O Estado não produz riqueza; apenas a extrai, usando sempre a força e a coerção, sob o pretexto de proteger os cidadãos. A liberdade defendida por Locke acaba subjugada a um Leviatã moderno, que, sob a capa de justiça e ordem, se torna o maior predador dos recursos individuais.
Quanto ao contrato social, a maior ironia é que ele nunca existiu de facto. Nenhum cidadão o assinou, nenhum juiz supervisiona a sua aplicação e nenhum mecanismo foi criado para que seja renovado pelas gerações que nascem sob a sua pretensa autoridade. É uma ficção conveniente, usada para legitimar a existência de uma organização parasitária que se impõe aos indivíduos como se fosse um bem universal. Este "contrato" é, na realidade, um instrumento de dominação, uma imposição unilateral que não reflecte a vontade de nenhum indivíduo específico.
O que Locke nos oferece, portanto, não é a liberdade, mas a legitimação de uma estrutura que mascara o controlo e a exploração com o véu de uma suposta protecção dos direitos naturais. A crítica a Locke é, assim, inevitável. Não nos deu as bases para a liberdade individual, mas sim os fundamentos filosóficos para a aceitação de um poder centralizado, disfarçado de protector dos direitos. A sua filosofia é um exemplo claro de como uma “boa teoria”, construída sobre premissas erradas, pode ser usada para justificar um sistema que perpetua desigualdades e violações em nome da ordem e da justiça.

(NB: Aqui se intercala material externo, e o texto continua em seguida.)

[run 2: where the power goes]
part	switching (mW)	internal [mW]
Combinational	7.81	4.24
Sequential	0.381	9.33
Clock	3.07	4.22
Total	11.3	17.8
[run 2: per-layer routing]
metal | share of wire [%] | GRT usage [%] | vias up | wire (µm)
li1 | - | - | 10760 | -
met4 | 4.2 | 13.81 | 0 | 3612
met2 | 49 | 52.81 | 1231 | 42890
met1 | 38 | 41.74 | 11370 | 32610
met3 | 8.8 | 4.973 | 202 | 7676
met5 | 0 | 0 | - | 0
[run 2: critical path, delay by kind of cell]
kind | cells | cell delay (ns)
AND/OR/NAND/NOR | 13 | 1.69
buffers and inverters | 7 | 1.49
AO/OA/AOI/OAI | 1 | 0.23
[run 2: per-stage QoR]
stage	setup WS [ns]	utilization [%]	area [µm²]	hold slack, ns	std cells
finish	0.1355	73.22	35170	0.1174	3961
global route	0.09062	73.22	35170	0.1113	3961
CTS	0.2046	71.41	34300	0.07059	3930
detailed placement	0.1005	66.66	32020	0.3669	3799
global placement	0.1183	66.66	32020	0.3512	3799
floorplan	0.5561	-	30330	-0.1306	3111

Em conclusão, as ideias de Locke não eram inovadoras, pois já os escolásticos católicos as tinham antecipado com profundidade e rigor. No entanto, as suas inovações – nomeadamente a criação do grande Leviatã para nos proteger, legitimado por um contrato social fictício – são um exemplo perverso da mentalidade protestante. Aqueles que abominavam a autoridade da Igreja e clamavam pela liberdade espiritual pareciam não ter qualquer problema em aceitar a expansão de um Estado totalitário, sob o pretexto de proteger os nossos direitos, que se tornou no maior inimigo da liberdade individual dos tempos modernos.